Q.1.  A cubic unit cell is made up of X and Y elements. If X are present on the corners of the cube and Y are present on centres of faces of cube, then find the formula of the compound.

Q.2.  A cubic solid is made up of two elements X and Y. Atoms Y are present at the corners of the cube and atoms X at the body centre. What is the formula of the compound?

Q.3.  A compound of X and Y crystallizes in cubic structure in which Y atoms are at corners and X atoms are at the alternate faces (ends) of the cube. Find the formula of the compound.

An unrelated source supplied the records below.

File: src/logic/camera_pkg.sv
`default_nettype none

package camera_pkg;

  // pixel and count widths
  localparam int PIXEL_BITS  = 8;   // luminance only
  localparam int HCOUNT_BITS = 11;
  localparam int VCOUNT_BITS = 10;

  // chunk geometry, one 128-bit memory word
  localparam int PIXELS_PER_CHUNK = 16;
  localparam int CHUNK_BITS       = PIXEL_BITS * PIXELS_PER_CHUNK;
  localparam int CHUNK_COUNT_BITS = $clog2(PIXELS_PER_CHUNK);  // fill counter width

  typedef logic [PIXEL_BITS-1:0]  pixel_t;
  typedef logic [HCOUNT_BITS-1:0] hcount_t;
  typedef logic [VCOUNT_BITS-1:0] vcount_t;

  // first pixel accepted sits in bits [7:0]
  typedef logic [CHUNK_BITS-1:0] chunk_t;

endpackage

`default_nettype wire

File: src/logic/stream_ifs.sv
`timescale 1ns/1ps
`default_nettype none

// decimated pixels, downsampler to stacker
interface pixel_stream_if import camera_pkg::*; ();
  logic   valid;
  logic   ready;  // low drops the pixel, source never waits
  pixel_t data;
  logic   last;   // final kept pixel of the frame

  modport source (
    output valid,
    output data,
    output last,
    input  ready
  );

  modport sink (
    input  valid,
    input  data,
    input  last,
    output ready
  );
endinterface

// full valid/ready, data and last hold until taken
interface chunk_stream_if import camera_pkg::*; ();
  logic   valid;
  logic   ready;
  chunk_t data;
  logic   last;   // final chunk of the frame

  modport source (
    output valid,
    output data,
    output last,
    input  ready
  );

  modport sink (
    input  valid,
    input  data,
    input  last,
    output ready
  );
endinterface

`default_nettype wire

File: src/logic/camera_capture_top.sv
`timescale 1ns/1ps
`default_nettype none

module camera_capture_top import camera_pkg::*; #(
  parameter int HRES             = 1280,
  parameter int VRES             = 720,
  parameter int CHUNK_FIFO_DEPTH = 4
) (
  input  logic       clk_camera,
  input  logic       sys_rst_camera,
  input  logic [7:0] camera_d,
  input  logic       cam_pclk,
  input  logic       cam_hsync,
  input  logic       cam_vsync,
  input  logic       chunk_tready,
  output logic       chunk_tvalid,
  output chunk_t     chunk_tdata,
  output logic       chunk_tlast,
  output logic       overflow
);

  // full-resolution pixel strobe
  logic    pixel_valid;
  pixel_t  pixel;
  hcount_t hcount;
  vcount_t vcount;

  pixel_stream_if pixel_bus ();  // kept pixels
  chunk_stream_if chunk_bus ();  // packed chunks into the FIFO

  pixel_reconstruct #(.HRES(HRES), .VRES(VRES)) pixel_reconstruct_inst (
    .clk_camera     (clk_camera),
    .sys_rst_camera (sys_rst_camera),
    .camera_d       (camera_d),
    .cam_pclk       (cam_pclk),
    .cam_hsync      (cam_hsync),
    .cam_vsync      (cam_vsync),
    .pixel_valid    (pixel_valid),
    .pixel          (pixel),
    .hcount         (hcount),
    .vcount         (vcount)
  );

  // 2x2 decimation
  frame_downsampler #(.HRES(HRES), .VRES(VRES)) frame_downsampler_inst (
    .clk_camera     (clk_camera),
    .sys_rst_camera (sys_rst_camera),
    .pixel_valid    (pixel_valid),
    .pixel          (pixel),
    .hcount         (hcount),
    .vcount         (vcount),
    .pixel_out      (pixel_bus.source)
  );

  pixel_stacker pixel_stacker_inst (
    .clk_camera     (clk_camera),
    .sys_rst_camera (sys_rst_camera),
    .pixel_in       (pixel_bus.sink),
    .chunk_out      (chunk_bus.source),
    .overflow       (overflow)
  );

  chunk_fifo #(.CHUNK_FIFO_DEPTH(CHUNK_FIFO_DEPTH)) chunk_fifo_inst (
    .clk_camera     (clk_camera),
    .sys_rst_camera (sys_rst_camera),
    .chunk_in       (chunk_bus.sink),
    .out_valid      (chunk_tvalid),
    .out_data       (chunk_tdata),
    .out_last       (chunk_tlast),
    .out_ready      (chunk_tready)
  );

endmodule

`default_nettype wire

File: src/logic/chunk_fifo.sv
`timescale 1ns/1ps
`default_nettype none

module chunk_fifo import camera_pkg::*; #(
  parameter int CHUNK_FIFO_DEPTH = 4
) (
  input  logic         clk_camera,
  input  logic         sys_rst_camera,
  chunk_stream_if.sink chunk_in,
  output logic         out_valid,
  output chunk_t       out_data,
  output logic         out_last,
  input  logic         out_ready
);

  localparam int PTR_W = (CHUNK_FIFO_DEPTH > 1) ? $clog2(CHUNK_FIFO_DEPTH) : 1;
  localparam int CNT_W = $clog2(CHUNK_FIFO_DEPTH + 1);

  chunk_t           mem_data [CHUNK_FIFO_DEPTH];
  logic             mem_last [CHUNK_FIFO_DEPTH];
  logic [PTR_W-1:0] wr_ptr;
  logic [PTR_W-1:0] rd_ptr;
  logic [CNT_W-1:0] used;   // occupancy
  logic             push;
  logic             pop;

  // wraps at the depth, which need not be a power of two
  function automatic logic [PTR_W-1:0] next_ptr(input logic [PTR_W-1:0] ptr);
    if (ptr == PTR_W'(CHUNK_FIFO_DEPTH - 1)) begin
      return '0;
    end
    return ptr + 1'b1;
  endfunction

  assign chunk_in.ready = (used != CNT_W'(CHUNK_FIFO_DEPTH));
  assign out_valid      = (used != '0);
  assign push           = chunk_in.valid & chunk_in.ready;
  assign pop            = out_valid & out_ready;

  // head entry shown straight from storage
  assign out_data = mem_data[rd_ptr];
  assign out_last = mem_last[rd_ptr];

  always_ff @(posedge clk_camera) begin
    if (sys_rst_camera) begin
      wr_ptr <= '0;
      rd_ptr <= '0;
      used   <= '0;
    end else begin
      if (push) begin
        wr_ptr <= next_ptr(wr_ptr);
      end
      if (pop) begin
        rd_ptr <= next_ptr(rd_ptr);
      end
      case ({push, pop})
        2'b10:   used <= used + 1'b1;
        2'b01:   used <= used - 1'b1;
        default: used <= used;  // idle or push and pop together
      endcase
    end
  end

  always_ff @(posedge clk_camera) begin
    if (push) begin
      mem_data[wr_ptr] <= chunk_in.data;
      mem_last[wr_ptr] <= chunk_in.last;
    end
  end

endmodule

`default_nettype wire

File: src/logic/frame_downsampler.sv
`timescale 1ns/1ps
`default_nettype none

module frame_downsampler import camera_pkg::*; #(
  parameter int HRES = 1280,
  parameter int VRES = 720
) (
  input  logic           clk_camera,
  input  logic           sys_rst_camera,
  input  logic           pixel_valid,
  input  pixel_t         pixel,
  input  hcount_t        hcount,
  input  vcount_t        vcount,
  pixel_stream_if.source pixel_out
);

  // last kept pixel sits on the last even column of the last even row
  localparam hcount_t LAST_H = hcount_t'(HRES - 2);
  localparam vcount_t LAST_V = vcount_t'(VRES - 2);

  logic keep;
  logic at_end;

  assign keep   = pixel_valid & ~hcount[0] & ~vcount[0];  // even row and column
  assign at_end = (hcount == LAST_H) && (vcount == LAST_V);

  // no wait on ready, the camera keeps going regardless
  always_ff @(posedge clk_camera) begin
    if (sys_rst_camera) begin
      pixel_out.valid <= 1'b0;
      pixel_out.last  <= 1'b0;
    end else begin
      pixel_out.valid <= keep;
      pixel_out.last  <= keep & at_end;
    end
  end

  always_ff @(posedge clk_camera) begin
    if (keep) begin
      pixel_out.data <= pixel;
    end
  end

endmodule

`default_nettype wire

File: src/logic/pixel_reconstruct.sv
`timescale 1ns/1ps
`default_nettype none

module pixel_reconstruct import camera_pkg::*; #(
  parameter int HRES = 1280,
  parameter int VRES = 720
) (
  input  logic       clk_camera,
  input  logic       sys_rst_camera,
  input  logic [7:0] camera_d,
  input  logic       cam_pclk,
  input  logic       cam_hsync,
  input  logic       cam_vsync,
  output logic       pixel_valid,
  output pixel_t     pixel,
  output hcount_t    hcount,
  output vcount_t    vcount
);

  localparam hcount_t H_MAX = hcount_t'(HRES - 1);
  localparam vcount_t V_MAX = vcount_t'(VRES - 1);

  // two-flop synchronizers with index 1 as the settled stage
  logic [1:0][7:0] d_sync;
  logic [1:0]      pclk_sync;
  logic [1:0]      hsync_sync;
  logic [1:0]      vsync_sync;

  logic    pclk_prev;
  logic    hsync_prev;
  logic    pclk_rise;
  logic    hsync_fall;
  logic    pixel_take;
  hcount_t h_cnt;     // position of the next pixel in the line
  vcount_t v_cnt;

  // camera byte synchronizer
  always_ff @(posedge clk_camera) begin
    d_sync <= {d_sync[0], camera_d};
  end

  always_ff @(posedge clk_camera) begin
    if (sys_rst_camera) begin
      pclk_sync  <= '0;
      hsync_sync <= '0;
      vsync_sync <= '0;
      pclk_prev  <= 1'b0;
      hsync_prev <= 1'b0;
    end else begin
      pclk_sync  <= {pclk_sync[0], cam_pclk};
      hsync_sync <= {hsync_sync[0], cam_hsync};
      vsync_sync <= {vsync_sync[0], cam_vsync};
      pclk_prev  <= pclk_sync[1];
      hsync_prev <= hsync_sync[1];
    end
  end

  assign pclk_rise  = pclk_sync[1] & ~pclk_prev;
  assign hsync_fall = hsync_prev & ~hsync_sync[1];
  assign pixel_take = pclk_rise & hsync_sync[1];  // active line only

  // line and frame position
  always_ff @(posedge clk_camera) begin
    if (sys_rst_camera) begin
      h_cnt <= '0;
      v_cnt <= '0;
    end else if (vsync_sync[1]) begin
      h_cnt <= '0;   // frame start
      v_cnt <= '0;
    end else if (hsync_fall) begin
      h_cnt <= '0;
      if (v_cnt != V_MAX) begin
        v_cnt <= v_cnt + 1'b1;
      end
    end else if (pixel_take) begin
      if (h_cnt != H_MAX) begin  // hold at the edge on an overlong line
        h_cnt <= h_cnt + 1'b1;
      end
    end
  end

  always_ff @(posedge clk_camera) begin
    if (sys_rst_camera) begin
      pixel_valid <= 1'b0;
      hcount      <= '0;
      vcount      <= '0;
    end else begin
      pixel_valid <= pixel_take;  // single-cycle strobe
      if (pixel_take) begin
        hcount <= h_cnt;
        vcount <= v_cnt;
      end
    end
  end

  always_ff @(posedge clk_camera) begin
    if (pixel_take) begin
      pixel <= d_sync[1];
    end
  end

endmodule

`default_nettype wire

File: src/logic/pixel_stacker.sv
`timescale 1ns/1ps
`default_nettype none

module pixel_stacker import camera_pkg::*; (
  input  logic           clk_camera,
  input  logic           sys_rst_camera,
  pixel_stream_if.sink   pixel_in,
  chunk_stream_if.source chunk_out,
  output logic           overflow
);

  localparam logic [CHUNK_COUNT_BITS-1:0] FILL_LAST =
    CHUNK_COUNT_BITS'(PIXELS_PER_CHUNK - 1);

  logic [CHUNK_COUNT_BITS-1:0] fill;  // pixels already in chunk_reg
  chunk_t chunk_reg;
  logic   chunk_last;
  logic   chunk_valid;
  logic   take;
  logic   handoff;

  // full chunk waiting blocks new pixels
  assign pixel_in.ready = ~chunk_valid;
  assign take           = pixel_in.valid & pixel_in.ready;
  assign handoff        = chunk_out.valid & chunk_out.ready;

  assign chunk_out.valid = chunk_valid;
  assign chunk_out.data  = chunk_reg;
  assign chunk_out.last  = chunk_last;

  always_ff @(posedge clk_camera) begin
    if (sys_rst_camera) begin
      fill        <= '0;
      chunk_valid <= 1'b0;
      overflow    <= 1'b0;
    end else begin
      if (take) begin
        if (fill == FILL_LAST) begin
          fill        <= '0;
          chunk_valid <= 1'b1;  // offer on the next cycle
        end else begin
          fill <= fill + 1'b1;
        end
      end else if (handoff) begin
        chunk_valid <= 1'b0;
      end
      // sticky until reset
      if (pixel_in.valid && !pixel_in.ready) begin
        overflow <= 1'b1;
      end
    end
  end

  // shift right so the oldest pixel ends up in the low byte
  always_ff @(posedge clk_camera) begin
    if (take) begin
      chunk_reg  <= {pixel_in.data, chunk_reg[CHUNK_BITS-1:PIXEL_BITS]};
      chunk_last <= pixel_in.last;  // 16th pixel's flag wins
    end
  end

endmodule

`default_nettype wire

Q.4.  A unit cell consists of a cube in which there are A atoms at the corners and B atoms at the face centres and A atoms are missing from 2 corners in each unit cell. What is the simplest formula of the compound?

Q.5.  If three elements P, Q and R crystallise in a cubic solid lattice with P atoms at the corners, Q atoms at the cube centres and R atoms at the centre of the edges, then write the formula of the compound.

Q.6.  In a face centred cubic arrangement of A and B atoms, A atoms occupy the corners and B atoms occupy the face centres of the unit cell. If one of the atoms is missing from the corner in each unit cell, what is the simplest formula of the compound?

Q.7.  Tungsten crystallizes in body centred cubic lattice. Calculate the number of unit cells in 1.5 g of tungsten (Atomic mass of tungsten = 184 u).

Q.8.  Calculate the number of unit cells in 8.1 g of aluminium if it crystallizes in a face-centred cubic (fcc) structure. (Atomic mass of Al = 27 g mol^-1).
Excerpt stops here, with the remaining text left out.